Problems with parallelism
OutputCollector in Storm is not potokobezopasny, that is it cannot be used safely at the same time by several flows, such as the callback-functions using Future-objects for asynchronous processing. To secure requests for creation/confirmation of processing of trains of Storm and their transfer to the processor, we use
At setup of parallelism of our topology we derived inspiration from the presentation of Storm from the Strata 2014 conference. We followed here such principle which perfectly worked:
- 1 worker on a topology node;
- 1 executor on a kernel for processing of problems of the CPU;
- 1-10 executor'ov on a kernel for processing of problems of input-output;
- Look what tasks can be parallelized, and distribute resources between tasks as it is possible more carefully parallelizing the slowest of them (fast parallelize to a lesser extent).
Caching for processors ("bolts")
To provide calculation of attributes of users by processors, we had to select between an external and internal caching of memory. We preferred an internal caching as the external caching demands carrying out network operations of input-output that leads to increase of latency and adds one more point of failure. However the internal cache not persistent also has the delimited memory size. The question of persistence disturbed us a little, but over restrictions of memory it was necessary to work. We stopped the choice on the cache with a certain storage time implemented by means of Guava. To control its size, we can set quantity of the stored elements and time of their storage.
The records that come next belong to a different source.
Source: an optimization exercise on an open RTL-to-GDS flow (aim: a short achievable clock period and few clock cycles per item). Production flows keep margins and buffers that such runs may drop.
Only simulation tests tie the RTL to the original design; equivalence was not proved.
No activity file was given, so power comes from the tool's default toggle rates.

job 101:
==> flow/design.v (excerpt) <==
module cpu (
    input  logic           clk_in,
    input  logic           rst,
    input  logic           rdy,
    input  logic [7:0]     mem_din,
    output logic [7:0]     mem_dout,
    output cpu_pkg::data_t mem_a,
    output logic           mem_wr,
    output logic           ins_valid,
    output cpu_pkg::data_t ins_pc,
    output cpu_pkg::data_t ins_word,
    input  logic           ins_ready
);
    logic           run;
    logic           room;
    logic           in_flight;
    logic           w_valid;
    cpu_pkg::wpc_t  w_pc;
    cpu_pkg::data_t w_word;
    logic           w_jal;
    cpu_pkg::wpc_t  w_tgt;
    logic           lb_wr;
    logic           lb_rot;
    logic           lb_closes;
    logic           lb_can_close;
    logic           lb_restart;
    cpu_pkg::data_t lb_head;
    cpu_pkg::data_t lb_head_nx;
    logic           push;
    cpu_pkg::wpc_t  push_pc;
    cpu_pkg::data_t push_word;
    logic           room_next;
    logic [1:0]     held;
    assign mem_dout = 8'd0;
    assign mem_wr   = 1'b0;
    assign room = ({1'b0, held} + {2'b0, w_valid} + {2'b0, in_flight}) <= 3'd1;
    mem_ctrl u_mem_ctrl (
        .clk_in    (clk_in),
        .rst       (rst),
        .rdy       (rdy),
        .mem_din   (mem_din),
        .mem_a     (mem_a),
        .run       (run),
        .room      (room),
        .in_flight (in_flight),
        .w_valid   (w_valid),
        .w_pc      (w_pc),
        .w_word    (w_word),
        .w_jal     (w_jal),
        .w_tgt     (w_tgt)
    );
    icache u_icache (
        .clk_in  (clk_in),
        .rst     (rst),
        .wr      (lb_wr),
        .wr_word (w_word),
        .closes  (lb_closes),
        .rot     (lb_rot),
        .can_close (lb_can_close),
        .restart (lb_restart),
        .head    (lb_head),
        .head_nx (lb_head_nx)
    );
    fetch_unit u_fetch_unit (
        .clk_in     (clk_in),
        .rst        (rst),
        .run        (run),
        .w_valid    (w_valid),
        .w_pc       (w_pc),
        .w_word     (w_word),
        .w_jal      (w_jal),
        .w_tgt      (w_tgt),
        .lb_wr      (lb_wr),
  ...
For scale: ~9700 cells after synthesis, ~5000 flip-flops, ~120 I/O pins.
==> module mem_ctrl, before the edit <==
module mem_ctrl (
    input  logic           clk_in,
    input  logic           rst,
    input  logic           rdy,
    input  logic [7:0]     mem_din,
    output cpu_pkg::data_t mem_a,
    input  logic           run,         
    input  logic           room,        
    output logic           in_flight,   
    output logic           w_valid,
    output cpu_pkg::wpc_t  w_pc,
    output cpu_pkg::data_t w_word,
    output logic           w_jal,
    output cpu_pkg::wpc_t  w_tgt
);
    cpu_pkg::wpc_t apc;
    logic [1:0]    ab;
    logic          dv;
    logic [1:0]    db;
    cpu_pkg::wpc_t dpc;
    logic [7:0]    b1, b2, b3;
    cpu_pkg::wpc_t tgt;
    logic          done;
    logic          is_jal;
    logic          issue;
    logic [cpu_pkg::MEM_ADDR_BITS-1:0] ma;
    logic [cpu_pkg::MEM_ADDR_BITS-1:0] ma_port;    
    cpu_pkg::wpc_t apc_n;
    logic [1:0]    ab_n;
    logic [cpu_pkg::MEM_ADDR_BITS-1:0] ma_n;
    logic          ma_chg;
    assign mem_a = cpu_pkg::data_t'(ma_port);
    assign in_flight = dv;
    assign tgt    = dpc + {{12{b3[7]}}, b2[3:0], b1[7:4], b2[4], b3[6:0], b2[7:6]};
    assign done   = dv && (db == 2'd0);
    assign is_jal = (mem_din[6:0] == cpu_pkg::OPCODE_JAL);
    assign issue  = run && ((ab != 2'd1) || room);
    always_comb begin
        apc_n = apc;
        ab_n  = ab;
        if (rdy && run) begin
            if (done && is_jal) begin
                apc_n = tgt;
                ab_n  = 2'd1;
            end else if (issue) begin
                ab_n = ab + 2'd1;
                if (ab == 2'd0) begin
                    apc_n = apc + 1'b1;
                end
            end
        end
    end
    assign ma_chg = rdy && run && ((done && is_jal) || issue);
    always_comb begin
        ma_n = ma;
        if (rdy && run) begin
            if (done && is_jal) begin
                ma_n = {tgt[cpu_pkg::MEM_ADDR_BITS-3:0], 2'd1};
            end else if (issue) begin
                ma_n[1:0] = ma[1:0] + 2'd1;
                if (ma[1:0] == 2'd0) begin
                    ma_n[cpu_pkg::MEM_ADDR_BITS-1:2] = ma[cpu_pkg::MEM_ADDR_BITS-1:2] + 1'b1;
                end
            end
        end
    end
    always_ff @(posedge clk_in) begin
        if (rst) begin
            apc     <= '0;
            ab      <= 2'd1;
            ma      <= 18'd1;
            ma_port <= 18'd1;
            dv      <= 1'b0;
            w_valid <= 1'b0;
        end else begin
            w_valid <= rdy && run && done;
            apc     <= apc_n;
            ab      <= ab_n;
            ma      <= ma_n;
            ma_port <= (ma_n & {cpu_pkg::MEM_ADDR_BITS{ma_chg}}) | (ma & {cpu_pkg::MEM_ADDR_BITS{!ma_chg}});
            if (rdy && run) begin
                dv <= !(done && is_jal) && issue;
            end
        end
    end
    always_ff @(posedge clk_in) begin
        if (rdy && run) begin
            db  <= ab;
            dpc <= apc;
            if (dv) begin
                case (db)
                    2'd1: b1 <= mem_din;
                    2'd2: b2 <= mem_din;
                    2'd3: b3 <= mem_din;
                    default: ;
                endcase
            end
        end
    end
    always_ff @(posedge clk_in) begin
        if (rdy && run && done) begin
            w_pc   <= dpc;
            w_word <= {b3, b2, b1, mem_din};
            w_jal  <= is_jal;
            w_tgt  <= tgt;
        end
    end
endmodule
Settings: LEC_CHECK=0, ABC_CLOCK_PERIOD_IN_PS=2500, CAP_MARGIN=20, CORE_MARGIN=2, CORE_UTILIZATION=55, CTS_CLUSTER_DIAMETER=50, CTS_CLUSTER_SIZE=20, PLACE_DENSITY=0.55, SETUP_SLACK_MARGIN=5, SLEW_MARGIN=20; clock period 9.0 ns.
standard.sh (not shown) runs the stock make flow with config.mk's settings and CLKGATE_MAP_FILE= SYNTH_SCRIPT=/design/flow/synth_recipe.tcl, a recipe that flattens the netlist after the stock synthesis.
==> flow/flow/run.sh <==
#!/bin/bash
set -uo pipefail
bash standard.sh SETUP_SLACK_MARGIN=6.2 finish > flow_make.log 2>&1
status=$?
cp -f orfs/logs/sky130hd/cpu/base/*.log . 2>/dev/null || true
exit $status
Testbench counts of job 101, summed over its fixed seeds: cycles 37,673, items 32,000.
#### Input delta (job 102 over job 101)
diff --git a/flow/design.v b/flow/design.v
--- a/flow/design.v
+++ b/flow/design.v
@@ -32,16 +32,14 @@
     cpu_pkg::wpc_t tgt;
     logic          done;
     logic          is_jal;
     logic          issue;
     logic [cpu_pkg::MEM_ADDR_BITS-1:0] ma;
-    logic [cpu_pkg::MEM_ADDR_BITS-1:0] ma_port;    
     cpu_pkg::wpc_t apc_n;
     logic [1:0]    ab_n;
     logic [cpu_pkg::MEM_ADDR_BITS-1:0] ma_n;
-    logic          ma_chg;
-    assign mem_a = cpu_pkg::data_t'(ma_port);
+    assign mem_a = cpu_pkg::data_t'(ma);
     assign in_flight = dv;
     assign tgt    = dpc + {{12{b3[7]}}, b2[3:0], b1[7:4], b2[4], b3[6:0], b2[7:6]};
     assign done   = dv && (db == 2'd0);
     assign is_jal = (mem_din[6:0] == cpu_pkg::OPCODE_JAL);
     assign issue  = run && ((ab != 2'd1) || room);
@@ -58,11 +56,10 @@
                     apc_n = apc + 1'b1;
                 end
             end
         end
     end
-    assign ma_chg = rdy && run && ((done && is_jal) || issue);
     always_comb begin
         ma_n = ma;
         if (rdy && run) begin
             if (done && is_jal) begin
                 ma_n = {tgt[cpu_pkg::MEM_ADDR_BITS-3:0], 2'd1};
@@ -77,19 +74,17 @@
     always_ff @(posedge clk_in) begin
         if (rst) begin
             apc     <= '0;
             ab      <= 2'd1;
             ma      <= 18'd1;
-            ma_port <= 18'd1;
             dv      <= 1'b0;
             w_valid <= 1'b0;
         end else begin
             w_valid <= rdy && run && done;
             apc     <= apc_n;
             ab      <= ab_n;
             ma      <= ma_n;
-            ma_port <= (ma_n & {cpu_pkg::MEM_ADDR_BITS{ma_chg}}) | (ma & {cpu_pkg::MEM_ADDR_BITS{!ma_chg}});
             if (rdy && run) begin
                 dv <= !(done && is_jal) && issue;
             end
         end
     end
--- outcome ---
- Each of the runs, namely job 102 and job 101, reached the end of the flow and came out clean.
- The worst reg-to-reg path cell count in job 102 sits 1 above the value recorded for job 101.
- Job 102 ends up with a via count that is 1248 higher than in job 101.
- Minimum clock period after layout: job 102 better than job 101
- For sum of internal, switching and leakage power, job 101 and job 102 come out practically identical.
- On area of all placed cells without fillers, job 101 tracks job 102 almost exactly.
- Job 102: number of cells in the finished layout apart from fillers is 0.46% lower than what job 101 reported.
- Area overhead of the layout relative to synthesis in job 102 is 0.47 points above job 101.
- Going from job 101 to job 102, placed wire-length estimate after detailed placement has increased; sequential cell count shows a reduction of 18; power share of the clock group now larger.
- On fraction of area in clock buffers and inverters, job 101 tracks job 102 almost exactly.
- Of job 102 and job 101, the lower initial antenna violation count belongs to job 101.
- Clock insertion delay at the later pin of the skew report: job 102 vs job 101 — no meaningful difference
- Job 102 vs job 101, unique cell type count in the Yosys netlist went down by about 5.3%.
Testbench counts of job 102, summed over its fixed seeds: cycles 37,673, items 32,000.

## port drivers added, routing unchanged
No port has a modelled driver above. Below, the same layouts with a new extraction and two added sets of constraints.
Step 1, drivers: a clkbuf_16 drives clk_in and a buf_2 each remaining input, both assumed.
Step 2 times the ports against the registers' clock, not the clock port: input delays grow and output delays shrink by t, the midpoint of the rising clock arrivals with the driver on.
a / b / c = no drivers / after step 1 / after step 2; a / b = the first two.
| run | t (ns) | setup WS [ns] | hold WS [ns] | worst setup path after step 2 | latest minus earliest clock arrival (ns) |
|---|---|---|---|---|---|
| job 101 | 1.097 | 5.681 / 5.575 / 5.076 | 0.427 / 0.427 / 0.427 | input to register | 0.045 / 0.045 |
| job 102 | 1.099 | 5.743 / 5.639 / 5.201 | 0.433 / 0.433 / 0.433 | input to register | 0.055 / 0.055 |
After both steps every run listed still meets setup and hold. The setup slack of job 101, which loses most, moves by -0.106 ns with the drivers and by -0.605 ns with both steps.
It gave us the chance to optimum use memory in our cluster.
The integrated approach to scaling helped us to add new features for our constantly increasing active user base, having at the same time saved high availability of the pipelines Storm.
This article is a translation of the original post at habrahabr.ru/post/264549/
If you have any questions regarding the material covered in the article above, please, contact the original author of the post.
If you have any complaints about this article or you want this article to be deleted, please, drop an email here: firstname.lastname@example.org.
We believe that the knowledge, which is available at the most popular Russian IT blog habrahabr.ru, should be accessed by everyone, even though it is poorly translated.
Shared knowledge makes the world better.